[[ Data shown, beginning ]]
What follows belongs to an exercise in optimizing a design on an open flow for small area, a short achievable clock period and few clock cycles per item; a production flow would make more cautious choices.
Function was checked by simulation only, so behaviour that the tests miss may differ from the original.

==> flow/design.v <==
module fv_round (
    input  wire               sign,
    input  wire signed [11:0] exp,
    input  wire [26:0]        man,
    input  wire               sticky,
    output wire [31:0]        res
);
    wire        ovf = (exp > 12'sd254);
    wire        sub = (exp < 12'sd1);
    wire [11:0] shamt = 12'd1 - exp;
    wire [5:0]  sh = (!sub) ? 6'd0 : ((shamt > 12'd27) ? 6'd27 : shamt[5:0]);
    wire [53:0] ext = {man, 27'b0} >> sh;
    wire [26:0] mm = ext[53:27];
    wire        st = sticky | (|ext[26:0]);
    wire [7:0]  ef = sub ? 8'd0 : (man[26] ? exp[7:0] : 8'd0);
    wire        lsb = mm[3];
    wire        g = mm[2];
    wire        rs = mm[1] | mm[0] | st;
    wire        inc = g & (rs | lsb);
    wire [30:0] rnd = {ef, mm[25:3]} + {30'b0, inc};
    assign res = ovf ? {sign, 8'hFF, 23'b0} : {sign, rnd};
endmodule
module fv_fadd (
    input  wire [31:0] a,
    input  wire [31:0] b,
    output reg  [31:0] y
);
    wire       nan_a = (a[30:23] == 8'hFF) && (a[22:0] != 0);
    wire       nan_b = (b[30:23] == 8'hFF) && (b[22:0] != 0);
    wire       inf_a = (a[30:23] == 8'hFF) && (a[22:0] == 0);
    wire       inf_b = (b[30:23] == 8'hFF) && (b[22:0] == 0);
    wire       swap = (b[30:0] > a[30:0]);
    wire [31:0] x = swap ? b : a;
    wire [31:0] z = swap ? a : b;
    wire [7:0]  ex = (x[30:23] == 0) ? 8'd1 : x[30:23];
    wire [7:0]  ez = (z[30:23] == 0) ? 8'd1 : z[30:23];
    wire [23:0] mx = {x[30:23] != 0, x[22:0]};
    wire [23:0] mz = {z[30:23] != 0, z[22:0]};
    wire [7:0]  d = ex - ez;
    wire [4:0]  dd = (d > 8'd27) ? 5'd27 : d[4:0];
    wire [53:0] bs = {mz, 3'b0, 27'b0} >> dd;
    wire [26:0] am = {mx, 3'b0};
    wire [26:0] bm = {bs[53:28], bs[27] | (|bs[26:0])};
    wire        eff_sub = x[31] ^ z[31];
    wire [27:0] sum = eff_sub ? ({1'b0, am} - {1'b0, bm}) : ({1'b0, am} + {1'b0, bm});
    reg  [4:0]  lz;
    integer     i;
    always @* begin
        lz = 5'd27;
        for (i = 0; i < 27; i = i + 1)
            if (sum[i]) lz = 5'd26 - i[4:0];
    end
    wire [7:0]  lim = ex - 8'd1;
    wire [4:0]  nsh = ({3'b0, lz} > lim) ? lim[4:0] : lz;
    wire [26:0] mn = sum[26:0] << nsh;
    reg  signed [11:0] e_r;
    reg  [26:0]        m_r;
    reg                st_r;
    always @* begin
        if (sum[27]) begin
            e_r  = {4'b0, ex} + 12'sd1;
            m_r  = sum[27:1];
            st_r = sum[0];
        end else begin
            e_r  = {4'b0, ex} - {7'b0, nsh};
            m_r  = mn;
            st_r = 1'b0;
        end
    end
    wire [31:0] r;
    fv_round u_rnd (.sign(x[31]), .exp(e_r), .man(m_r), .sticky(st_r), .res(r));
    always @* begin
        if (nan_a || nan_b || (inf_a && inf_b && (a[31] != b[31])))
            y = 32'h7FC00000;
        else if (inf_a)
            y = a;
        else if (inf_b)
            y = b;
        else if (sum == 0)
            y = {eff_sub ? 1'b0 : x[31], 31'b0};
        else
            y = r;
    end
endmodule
[[ Data shown, end ]]
__Aim of the exercise__
Where the listing above reaches the line that contains "(a[22:0] != 0);", start retyping, and finish with the line that contains "(b[22:0] == 0);"; reproduce those lines exactly and no others.

__Output below__
    wire       nan_a = (a[30:23] == 8'hFF) && (a[22:0] != 0);
    wire       nan_b = (b[30:23] == 8'hFF) && (b[22:0] != 0);
    wire       inf_a = (a[30:23] == 8'hFF) && (a[22:0] == 0);
    wire       inf_b = (b[30:23] == 8'hFF) && (b[22:0] == 0);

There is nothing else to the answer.